The rules are changing. Typically, drug mules packing bundles of marijuana across the desert or stashed throughout cars offload the product, and someone moves it throughout the United States. Now, the cartel is recruiting local drug dealers in places like Butte, Montana, where someone with a debt to pay off does all the heavy lifting, said Bryan Lockerby, Montana Attorney General Office’s director of criminal investigations.

“Now what they end up doing is they drive themselves down to the border, drive across the border, meet up with a cartel member of some kind, they obtained 5, 10, 15 pounds of not only meth, but also fentanyl, and maybe some cocaine polydrug,” Lockerby said. “And then they smuggle that back across the border.”

The recruited mules generally don’t have criminal records, and immigration authorities say people who can legally cross the border are responsible for transporting most of the fentanyl smuggled into the country.

“They’re not really flagged at the border and nothing unusual pops up,” Lockerby said. “So it’s easy for them to get across just because of the volume of people that are crossing already.
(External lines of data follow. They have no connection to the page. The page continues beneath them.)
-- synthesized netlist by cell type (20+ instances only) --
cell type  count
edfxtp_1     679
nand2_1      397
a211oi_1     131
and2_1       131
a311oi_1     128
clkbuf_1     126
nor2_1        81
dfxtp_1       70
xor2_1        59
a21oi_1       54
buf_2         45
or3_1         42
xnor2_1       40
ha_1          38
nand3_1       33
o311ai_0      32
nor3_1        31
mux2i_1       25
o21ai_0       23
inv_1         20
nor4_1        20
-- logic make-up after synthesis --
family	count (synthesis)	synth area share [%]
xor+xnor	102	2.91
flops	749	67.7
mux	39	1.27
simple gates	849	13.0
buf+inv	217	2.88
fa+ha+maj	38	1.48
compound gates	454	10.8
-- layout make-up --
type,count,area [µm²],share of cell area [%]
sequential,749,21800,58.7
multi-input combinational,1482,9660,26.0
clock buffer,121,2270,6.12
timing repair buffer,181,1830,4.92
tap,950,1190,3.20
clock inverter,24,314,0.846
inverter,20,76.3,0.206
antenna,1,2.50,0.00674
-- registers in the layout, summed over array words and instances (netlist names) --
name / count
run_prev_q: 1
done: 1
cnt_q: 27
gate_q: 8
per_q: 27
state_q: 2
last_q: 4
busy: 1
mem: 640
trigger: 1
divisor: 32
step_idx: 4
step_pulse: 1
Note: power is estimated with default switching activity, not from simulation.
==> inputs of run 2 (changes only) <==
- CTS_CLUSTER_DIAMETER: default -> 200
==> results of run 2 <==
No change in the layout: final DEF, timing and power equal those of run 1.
## src/rtl/cpu_out_capture.sv

```systemverilog
// Capture unit for the CPU output port: samples `out` on `outFlag` into a circular buffer drained by valid/ready.
// Define CPU_OUT_CAPTURE_TS_EN to store a per-sample timestamp in the upper bits of each entry.
module cpu_out_capture #(
    parameter int DATA_W = 25,
    parameter int DEPTH  = 16,
    parameter int CNT_W  = 16,
    parameter int TS_W   = 16
) (
    input  logic                        clock,
    input  logic                        reset,
    input  logic                        arm,
    input  logic [CNT_W-1:0]            stop_count,
    input  logic                        outFlag,
    input  logic [DATA_W-1:0]           out,
    output logic                        rd_valid,
    input  logic                        rd_ready,
`ifdef CPU_OUT_CAPTURE_TS_EN
    output logic [DATA_W+TS_W-1:0]      rd_data,
`else
    output logic [DATA_W-1:0]           rd_data,
`endif
    output logic [CNT_W-1:0]            captured,
    output logic [$clog2(DEPTH+1)-1:0]  fill,
    output logic                        capturing,
    output logic                        done,
    output logic                        overflow
);

    localparam int PTR_W  = $clog2(DEPTH);
    localparam int FILL_W = $clog2(DEPTH+1);
    localparam logic [FILL_W-1:0] FULL = FILL_W'(DEPTH);
`ifdef CPU_OUT_CAPTURE_TS_EN
    localparam int ENT_W = DATA_W + TS_W;
`else
    localparam int ENT_W = DATA_W;
`endif

    typedef enum logic [1:0] {IDLE, CAPTURE, DONE} state_t;

    state_t              state, state_nxt;
    logic [ENT_W-1:0]    mem [DEPTH];
    logic [ENT_W-1:0]    wdata;
    logic [PTR_W-1:0]    wptr, rptr;
    logic [CNT_W-1:0]    stop_lat;
    logic                pop, sample, accept, drop, hit_stop;

    // Sample counter holds at all-ones instead of wrapping in unlimited mode.
    function automatic logic [CNT_W-1:0] sat_inc(input logic [CNT_W-1:0] v);
        return (&v) ? v : v + 1'b1;
    endfunction

    assign rd_valid  = (fill != '0);
    assign pop       = rd_valid && rd_ready;
    assign sample    = (state == CAPTURE) && outFlag && !arm;
    assign accept    = sample && ((fill != FULL) || pop);
    assign drop      = sample && (fill == FULL) && !pop;
    assign hit_stop  = accept && (stop_lat != '0) && (captured == stop_lat - 1'b1);
    assign capturing = (state == CAPTURE);
    assign done      = (state == DONE);

`ifdef CPU_OUT_CAPTURE_TS_EN
    logic [TS_W-1:0] ts;

    always_ff @(posedge clock or posedge reset) begin
        if (reset)    ts <= '0;
        else if (arm) ts <= '0;
        else          ts <= ts + 1'b1;
    end

    assign wdata = {ts, out};
`else
    assign wdata = out;
`endif

    always_comb begin
        state_nxt = state;
        if (arm)
            state_nxt = CAPTURE;
        else if ((state == CAPTURE) && hit_stop)
            state_nxt = DONE;
    end

    always_ff @(posedge clock or posedge reset) begin
        if (reset) begin
            state    <= IDLE;
            wptr     <= '0;
            rptr     <= '0;
            fill     <= '0;
            captured <= '0;
            stop_lat <= '0;
            overflow <= 1'b0;
        end else begin
            state <= state_nxt;
            if (arm) begin
                wptr     <= '0;
                rptr     <= '0;
                fill     <= '0;
                captured <= '0;
                stop_lat <= stop_count;
                overflow <= 1'b0;
            end else begin
                if (accept) begin
                    wptr     <= wptr + 1'b1;
                    captured <= sat_inc(captured);
                end
                if (pop)
                    rptr <= rptr + 1'b1;
                if (accept && !pop)
                    fill <= fill + 1'b1;
                else if (pop && !accept)
                    fill <= fill - 1'b1;
                if (drop)
                    overflow <= 1'b1;
            end
        end
    end

    // Storage carries no reset; the empty case forces rd_data to zero instead.
    always_ff @(posedge clock) begin
        if (accept)
            mem[wptr] <= wdata;
    end

    assign rd_data = rd_valid ? mem[rptr] : '0;

endmodule
```

## config.mk

```make
export PLATFORM = sky130hd
export DESIGN_NAME = cpu_out_capture
export DESIGN_NICKNAME = d
export VERILOG_FILES = /design/src/rtl/cpu_out_capture.sv
export SDC_FILE = /design/constraint.sdc
export NUM_CORES = 1
export LEC_CHECK = 0
export CORE_ASPECT_RATIO = 1.4
export CORE_MARGIN = 1.5
export CORE_UTILIZATION = 50
export DETAILED_ROUTE_END_ITERATION = 10
export GPL_ROUTABILITY_DRIVEN = 1
export PLACE_DENSITY = 0.83
export SLEW_MARGIN = 20
export SYNTH_ARGS = -nofsm -noshare
export SYNTH_HDL_FRONTEND = slang
export SYNTH_SLANG_ARGS = --single-unit
export TNS_END_PERCENT = 1
```

## constraint.sdc

```tcl
create_clock -name clock -period 2.5 [get_ports clock]
set_input_delay 0.75 -clock clock [delete_from_list [all_inputs] [get_ports clock]]
set_output_delay 0.75 -clock clock [all_outputs]
set_load 0.005 [all_outputs]
```

==> metrics.cfg, run 1 <==
[final_layout]
layout_commonest_cell=edfxtp_1
final_cells=1615
syn_to_final_growth_pct=23.5
drive_gt1_share_pct=32.5
fin_area_um2=22600
layout.nets=1180
layout_common_cells=edfxtp_1, mux4_2, clkdlybuf4s50_1
diodes=0
postLayoutCoreUtil_pct=62.8

[timing]
rsz0062_at_grt=true
fin_crit_ps=3500
finalWorstSetupSlack_ps=-1000
finalSetupViolCount=27
finalClockSkew_ps=24.1
slew_headroom_pct=60.2
report.final.slew_viol_count=0
tightest_slew_ps=595
fmax_mhz=285
fin_crit_sh_pct=140
hold_viol=0

[synthesis]
synthArstFlopShare_pct=10.7
syn_nets=981
netlist_instances=923
synthMuxAreaShare_pct=16.3
synthSimpleGateAreaFrac_pct=5.31
synth_area_leader_cell=edfxtp_1
synth-seq-cells=448
synth_area_leaders=edfxtp_1, mux4_2, dfrtp_1
synth_compound_area_share_pct=1.84
syn_area_um2=18300
yosys.area.top_type_share_pct=65.8
post_synth_fa_ha_maj_area_fraction_pct=0.863
yosysWarnings=0
synth_edf_count=400
synthDistinctLibCells=50
synth_top_family_by_area=multiplexers
yosys.area_share.xor_xnor_pct=1.92
ys_seq_area_share_pct=72.3
synth-main-ff-cell=edfxtp_1
syn_area_per_cell_um2=19.8

[clock_tree]
clk_path_buf_depth=3
path_clk_slew_ps=70
cts_tree=yes
htree_num_levels=2
cts-root-buf=clkbuf_16
insertion_delay_ps=550
cts_buffers=42
clock_sinks=448
holdBufCountCts=0

[route]
drtPass1Iterations=5
dr.first_iter.drc_count=1051
vias=10100
viasPerCell=6.28
drc=0
totalWireLength_um=45900
ant_nets=0
wl_per_cell_um=28.4

[critical_path]
cp_top_family=multiplexers
crit_slowest_cell=mux4_2
required_ps=1750
endpoint_kind=primary output
crit_type=reg -> out
crit_path_max_incr_delay_ps=510
path_cells=buf_12, buf_6, buf_16, mux4_2, mux4_2, and2_4, buf_6
critPathLaunchType=register
arrival_ps=2750
cp_max_fo=6
cp_num_buf_inv=4

[global_route]
grt_first_pass_wirelength_um=68800
grt_antenna_before_repair=0
gr-total-overflow=0
grt_pass1_vias=10600
grt_max_degree=36
track_usage_pct=25.3

[die]
boundaryPins=96
dieWidth_um=165
die_area_um2=37700
die_h_um=229
core_area_um2=35900
rows=82
start_util_pct=50.9

[placement]
dp_hpwl_um=25100
post_dp_cell_area_um2=20800
port_buffers=95
pre_cts_ws_ps=-711
place_congestion=0.899
dpl.cell_count=1514

[power]
total_power_mw=19.8
cellPowerDensity_nw_per_um2=876
p_leak_nw=7.46
peakVddDrop_uv=652

[hold_path]
min_path_type=in -> async

[job]
drv_cap=0

[status]
violations=setup timing
status=complete, but fails checks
And then the cartel goes directly to the dealer, collects the payment, whether that is money or guns … and then they disappear back into Mexico.”
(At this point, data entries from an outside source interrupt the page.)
==> src/rtl/switch_debounce_filter.sv <==
// Switch debouncer: two-flop synchroniser, stability counter,
// registered level plus rise/fall pulses and a press toggle.
module switch_debounce_filter #(
  parameter int unsigned DEBOUNCE_LIMIT = 250000
) (
  input  logic i_Clk,
  input  logic i_Rst_L,
  input  logic i_Switch,
  output logic o_Switch,
  output logic o_Rise,
  output logic o_Fall,
  output logic o_Toggle
);

  localparam int unsigned CW = $clog2(DEBOUNCE_LIMIT);
  localparam logic [CW-1:0] LAST = CW'(DEBOUNCE_LIMIT - 1);
  localparam logic [CW-1:0] ONE  = CW'(1);

  logic          sync1_q;
  logic          sync2_q;
  logic [CW-1:0] count_q;
  logic [CW-1:0] count_d;
  logic          switch_q;
  logic          switch_d;
  logic          rise_q;
  logic          rise_d;
  logic          fall_q;
  logic          fall_d;
  logic          toggle_q;
  logic          toggle_d;

  // Bring the asynchronous pad into the clock domain.
  always_ff @(posedge i_Clk or negedge i_Rst_L) begin
    if (!i_Rst_L) begin
      sync1_q <= 1'b0;
      sync2_q <= 1'b0;
    end else begin
      sync1_q <= i_Switch;
      sync2_q <= sync1_q;
    end
  end

  // Count consecutive mismatches; accept the new level at terminal count.
  always_comb begin
    count_d  = count_q;
    switch_d = switch_q;
    rise_d   = 1'b0;
    fall_d   = 1'b0;
    toggle_d = toggle_q;
    if (sync2_q == switch_q) begin
      count_d = '0;
    end else if (count_q == LAST) begin
      count_d  = '0;
      switch_d = sync2_q;
      rise_d   = sync2_q;
      fall_d   = ~sync2_q;
      toggle_d = toggle_q ^ sync2_q;
    end else begin
      count_d = count_q + ONE;
    end
  end

  // Debounce state and registered outputs.
  always_ff @(posedge i_Clk or negedge i_Rst_L) begin
    if (!i_Rst_L) begin
      count_q  <= '0;
      switch_q <= 1'b0;
      rise_q   <= 1'b0;
      fall_q   <= 1'b0;
      toggle_q <= 1'b0;
    end else begin
      count_q  <= count_d;
      switch_q <= switch_d;
      rise_q   <= rise_d;
      fall_q   <= fall_d;
      toggle_q <= toggle_d;
    end
  end

  assign o_Switch = switch_q;
  assign o_Rise   = rise_q;
  assign o_Fall   = fall_q;
  assign o_Toggle = toggle_q;

endmodule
There’s no stereotypical smuggler — and that’s exactly how the cartels like it.

“I’ve seen a 70-year-old man with a cane,” Tucson Assistant U.S. Attorney Stefani Hepford said. “I’ve seen a 20-year-old girl in a car, so it’s difficult to actually say, ‘There’s one type.’ That’s going to be whoever is most likely to be successful that day.”
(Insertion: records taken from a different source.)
### config.mk
export PLATFORM = sky130hd
export DESIGN_NAME = kmerge_mul_pipe
export DESIGN_NICKNAME = d
export VERILOG_FILES = /design/src/rtl/kmerge_mul_pkg.sv /design/src/rtl/kmerge_mul_sat.sv /design/src/rtl/kmerge_mul_pipe.sv
export SDC_FILE = /design/constraint.sdc
export NUM_CORES = 1
export LEC_CHECK = 0
export BUFFER_PORTS_ARGS = -buffer_cell sky130_fd_sc_hd__buf_4
export CORE_MARGIN = 8
export CORE_UTILIZATION = 25
export CTS_BUF_LIST = sky130_fd_sc_hd__clkbuf_16
export DETAILED_ROUTE_END_ITERATION = 10
export HOLD_SLACK_MARGIN = 0.15
export REMOVE_ABC_BUFFERS = 1
export SETUP_SLACK_MARGIN = 0.15
export SKIP_LAST_GASP = 1
export SLEW_MARGIN = 25
export SYNTH_ARGS = -nofsm -noshare
export SYNTH_HDL_FRONTEND = slang
export SYNTH_SLANG_ARGS = --single-unit
export TNS_END_PERCENT = 1
### constraint.sdc
create_clock -name clk -period 9.15 [get_ports clk]
set_clock_uncertainty 0.05 [all_clocks]
set_input_delay 1.3725 -clock clk [delete_from_list [all_inputs] [get_ports clk]]
set_output_delay 1.3725 -clock clk [all_outputs]
set_load 0.02 [all_outputs]
### src/rtl/kmerge_mul_pkg.sv
// Shared constants for the kmerge signed x unsigned multiply pipeline:
// saturation-mode encodings and the legal pipeline depth limits.
package kmerge_mul_pkg;

   // Result handling when the full product does not fit in P_W bits.
   typedef enum logic {
      MODE_WRAP = 1'b0,
      MODE_SAT  = 1'b1
   } sat_mode_e;

   localparam int SAT_MODE_WRAP = 0;
   localparam int SAT_MODE_SAT  = 1;

   // Pipeline depth limits (input-to-output latency in cycles).
   localparam int NUM_STAGE_MIN = 2;
   localparam int NUM_STAGE_MAX = 8;

endpackage

### src/rtl/kmerge_mul_sat.sv
// Range check, clamp and overflow flag for the full-width product.
// Purely combinational; sits in front of the output register.
module kmerge_mul_sat
   import kmerge_mul_pkg::*;
#(
   parameter int FULL_W   = 36,
   parameter int P_W      = 18,
   parameter int SAT_MODE = SAT_MODE_WRAP
) (
   input  logic signed [FULL_W-1:0] prod_i,
   output logic signed [P_W-1:0]    dout_o,
   output logic                     ovf_o
);

   // The product fits in signed P_W when every bit from P_W-1 upward is a
   // copy of the sign bit.
   localparam int HI_W = FULL_W - P_W + 1;

   logic [HI_W-1:0] hi_s;
   logic            fits_s;

   assign hi_s   = prod_i[FULL_W-1:P_W-1];
   assign fits_s = (&hi_s) | ~(|hi_s);

   // Keep the low bits when in range or wrapping; otherwise clamp by sign.
   always_comb begin
      ovf_o = ~fits_s;
      if (fits_s || (SAT_MODE != SAT_MODE_SAT)) begin
         dout_o = prod_i[P_W-1:0];
      end else if (prod_i[FULL_W-1]) begin
         dout_o = {1'b1, {(P_W-1){1'b0}}};
      end else begin
         dout_o = {1'b0, {(P_W-1){1'b1}}};
      end
   end

endmodule

### src/rtl/kmerge_mul_pipe.sv
// Pipelined signed x unsigned multiplier with valid/ready flow control.
// Stage 1 registers operands, stage 2 holds the raw product (DSP-friendly),
// middle stages delay the product, the last stage registers the clamped result.
// The whole pipe advances together whenever the output is empty or taken.
module kmerge_mul_pipe
   import kmerge_mul_pkg::*;
#(
   parameter int A_W       = 18,
   parameter int B_W       = 17,
   parameter int P_W       = 18,
   parameter int NUM_STAGE = 4,
   parameter int SAT_MODE  = SAT_MODE_WRAP
) (
   input  logic                  clk,
   input  logic                  reset,
   input  logic                  in_valid,
   output logic                  in_ready,
   input  logic [A_W-1:0]        din0,
   input  logic [B_W-1:0]        din1,
   output logic                  out_valid,
   input  logic                  out_ready,
   output logic signed [P_W-1:0] dout,
   output logic                  ovf,
   output logic [3:0]            inflight
);

   localparam int FULL_W = A_W + B_W + 1;
   localparam int STAGES = (NUM_STAGE < NUM_STAGE_MIN) ? NUM_STAGE_MIN :
                           (NUM_STAGE > NUM_STAGE_MAX) ? NUM_STAGE_MAX : NUM_STAGE;

   logic                     advance_s;
   logic                     accept_s;
   logic                     deliver_s;
   logic [STAGES-1:0]        vld_q;
   logic [A_W-1:0]           a_q;
   logic [B_W-1:0]           b_q;
   logic signed [FULL_W-1:0] a_ext_s;
   logic signed [FULL_W-1:0] b_ext_s;
   logic signed [FULL_W-1:0] mult_s;
   logic signed [FULL_W-1:0] sat_in_s;
   logic signed [P_W-1:0]    sat_dout_s;
   logic                     sat_ovf_s;
   logic signed [P_W-1:0]    dout_q;
   logic                     ovf_q;
   logic [3:0]               inflight_q;
   logic [3:0]               inflight_d;

   assign advance_s = ~vld_q[STAGES-1] | out_ready;
   assign accept_s  = in_valid & advance_s;
   assign deliver_s = vld_q[STAGES-1] & out_ready;

   assign in_ready  = advance_s;
   assign out_valid = vld_q[STAGES-1];
   assign dout      = dout_q;
   assign ovf       = ovf_q;
   assign inflight  = inflight_q;

   // Valid bits shift with the data; reset drops everything in flight.
   always_ff @(posedge clk) begin
      if (reset) begin
         vld_q <= '0;
      end else if (advance_s) begin
         vld_q <= {vld_q[STAGES-2:0], in_valid};
      end
   end

   // Stage 1: operand registers (DSP input registers, no reset needed).
   always_ff @(posedge clk) begin
      if (advance_s) begin
         a_q <= din0;
         b_q <= din1;
      end
   end

   // din0 is sign-extended, din1 zero-extended; FULL_W holds the exact product.
   assign a_ext_s = {{(FULL_W-A_W){a_q[A_W-1]}}, a_q};
   assign b_ext_s = {{(FULL_W-B_W){1'b0}}, b_q};
   assign mult_s  = a_ext_s * b_ext_s;

   generate
      if (STAGES > 2) begin : g_prod
         logic signed [FULL_W-1:0] prod_q [STAGES-2];

         // Stage 2 captures the product; further stages are plain delay.
         always_ff @(posedge clk) begin
            if (advance_s) begin
               prod_q[0] <= mult_s;
               for (int i = 1; i < STAGES - 2; i++) begin
                  prod_q[i] <= prod_q[i-1];
               end
            end
         end

         assign sat_in_s = prod_q[STAGES-3];
      end else begin : g_noprod
         assign sat_in_s = mult_s;
      end
   endgenerate

   kmerge_mul_sat #(
      .FULL_W   (FULL_W),
      .P_W      (P_W),
      .SAT_MODE (SAT_MODE)
   ) u_sat (
      .prod_i (sat_in_s),
      .dout_o (sat_dout_s),
      .ovf_o  (sat_ovf_s)
   );

   // Output stage: registered result and overflow flag, held while stalled.
   always_ff @(posedge clk) begin
      if (reset) begin
         dout_q <= '0;
         ovf_q  <= 1'b0;
      end else if (advance_s) begin
         dout_q <= sat_dout_s;
         ovf_q  <= sat_ovf_s;
      end
   end

   // Occupancy: +1 on accept only, -1 on deliver only.
   always_comb begin
      inflight_d = inflight_q;
      case ({accept_s, deliver_s})
         2'b10:   inflight_d = inflight_q + 4'd1;
         2'b01:   inflight_d = inflight_q - 4'd1;
         default: inflight_d = inflight_q;
      endcase
   end

   // Occupancy register.
   always_ff @(posedge clk) begin
      if (reset) begin
         inflight_q <= 4'd0;
      end else begin
         inflight_q <= inflight_d;
      end
   end

endmodule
U.S. Customs and Border Protection statistics show 89% of fentanyl seizures are happening at the ports of entry — where officers, their dogs, and X-ray machines are stationed.

Federal officials estimate they’re only catching between 5% and 10% of the fentanyl coming in from Mexico. CBP only has the capability to screen 17% of cargo vehicles and only 2% of passenger cars at ports. 

“Ninety percent of the drugs are getting through,” Lockerby said. “We only catch what we find. So after that, we don’t know what’s getting out there.”

Drug smuggling is getting easier in some ways. Smugglers can transport a small baggy of pills instead of a brick of cocaine or a bundle of marijuana.

“You don’t open up a car and immediately smell fentanyl pills like you do with a bale of marijuana,” Stefani said. “It is more concealable in a lot of ways.”

It’s also more dangerous, she said.

That’s because of the kinds of drugs smugglers are transporting — just 2 milligrams of fentanyl can be deadly to some people.

Although the majority of drugs are coming through ports where the resources are, it’s a business for criminal organizations.

“The Mexican drug cartels are able to not only mass produce drugs at a historic level than ever before now, especially with fentanyl, but they’re well aware that they’re gonna have some of the drugs seized at some point,” Texas DPS Lt. Chris Olivarez said. “But the fact of the matter is that a majority of drugs, a large amount of drugs, are getting past ports of entry (and) getting past secondary checkpoints.”

Border Patrol agents in Tucson recently picked up seven undocumented individuals accused of carrying fentanyl pills. Agents have also seized more than 2,700 pounds of fentanyl between the ports of entry.

Massive drug busts in Louisiana, Phoenix and Washington have yielded thousands of pills. Meanwhile, Texas DPS seized more than 422 million lethal doses of the drug in the past two years. 

Old drugs are making a resurgence too. Cocaine and methamphetamine are showing up on the scene again in large quantities.

“The public attention on fentanyl right now with the overdoses, the number of people that are dying, the legislative changes that are happening, and the amount of enforcement pressure is going to make the cartels change their business model that they might back off on fentanyl and maybe go back to meth and something else,” Lockerby said.

President Joe Biden has called for $535 million of CBP funding in next year’s budget. More than $300 million of that would go toward new X-ray scanners that would increase inspection capacity from 17% to 70% of cargo vehicles and up from 2% to 40% of passenger vehicles.